▶ [What you have to do] Retype all of the data without changing a single word.

▶ [Excerpted data]
$ cat config.mk
export PLATFORM = sky130hd
export DESIGN_NAME = slt_cell
export DESIGN_NICKNAME = d
export VERILOG_FILES = /design/src/rtl/slt_pkg.sv /design/src/rtl/slt_cell.sv
export SDC_FILE = /design/constraint.sdc
export NUM_CORES = 1
export LEC_CHECK = 0
export BUFFER_PORTS_ARGS = -buffer_cell sky130_fd_sc_hd__buf_2
export CORE_MARGIN = 3
export CORE_UTILIZATION = 42
export CTS_BUF_LIST = sky130_fd_sc_hd__clkbuf_4
export DETAILED_ROUTE_END_ITERATION = 16
export GPL_ROUTABILITY_DRIVEN = 1
export PLACE_DENSITY = 0.86
export SLEW_MARGIN = 10
export SYNTH_ARGS = -nofsm -noshare
export SYNTH_HDL_FRONTEND = slang
export SYNTH_SLANG_ARGS = --single-unit
$ cat constraint.sdc
create_clock -name clk -period 1.8 [get_ports clk]
set_input_delay 0.36 -clock clk [delete_from_list [all_inputs] [get_ports clk]]
set_output_delay 0.36 -clock clk [all_outputs]
set_load 0.01 [all_outputs]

▶ [Solution for this problem]
$ cat config.mk
export PLATFORM = sky130hd
export DESIGN_NAME = slt_cell
export DESIGN_NICKNAME = d
export VERILOG_FILES = /design/src/rtl/slt_pkg.sv /design/src/rtl/slt_cell.sv
export SDC_FILE = /design/constraint.sdc
export NUM_CORES = 1
export LEC_CHECK = 0
export BUFFER_PORTS_ARGS = -buffer_cell sky130_fd_sc_hd__buf_2
export CORE_MARGIN = 3
export CORE_UTILIZATION = 42
export CTS_BUF_LIST = sky130_fd_sc_hd__clkbuf_4
export DETAILED_ROUTE_END_ITERATION = 16
export GPL_ROUTABILITY_DRIVEN = 1
export PLACE_DENSITY = 0.86
export SLEW_MARGIN = 10
export SYNTH_ARGS = -nofsm -noshare
export SYNTH_HDL_FRONTEND = slang
export SYNTH_SLANG_ARGS = --single-unit
$ cat constraint.sdc
create_clock -name clk -period 1.8 [get_ports clk]
set_input_delay 0.36 -clock clk [delete_from_list [all_inputs] [get_ports clk]]
set_output_delay 0.36 -clock clk [all_outputs]
set_load 0.01 [all_outputs]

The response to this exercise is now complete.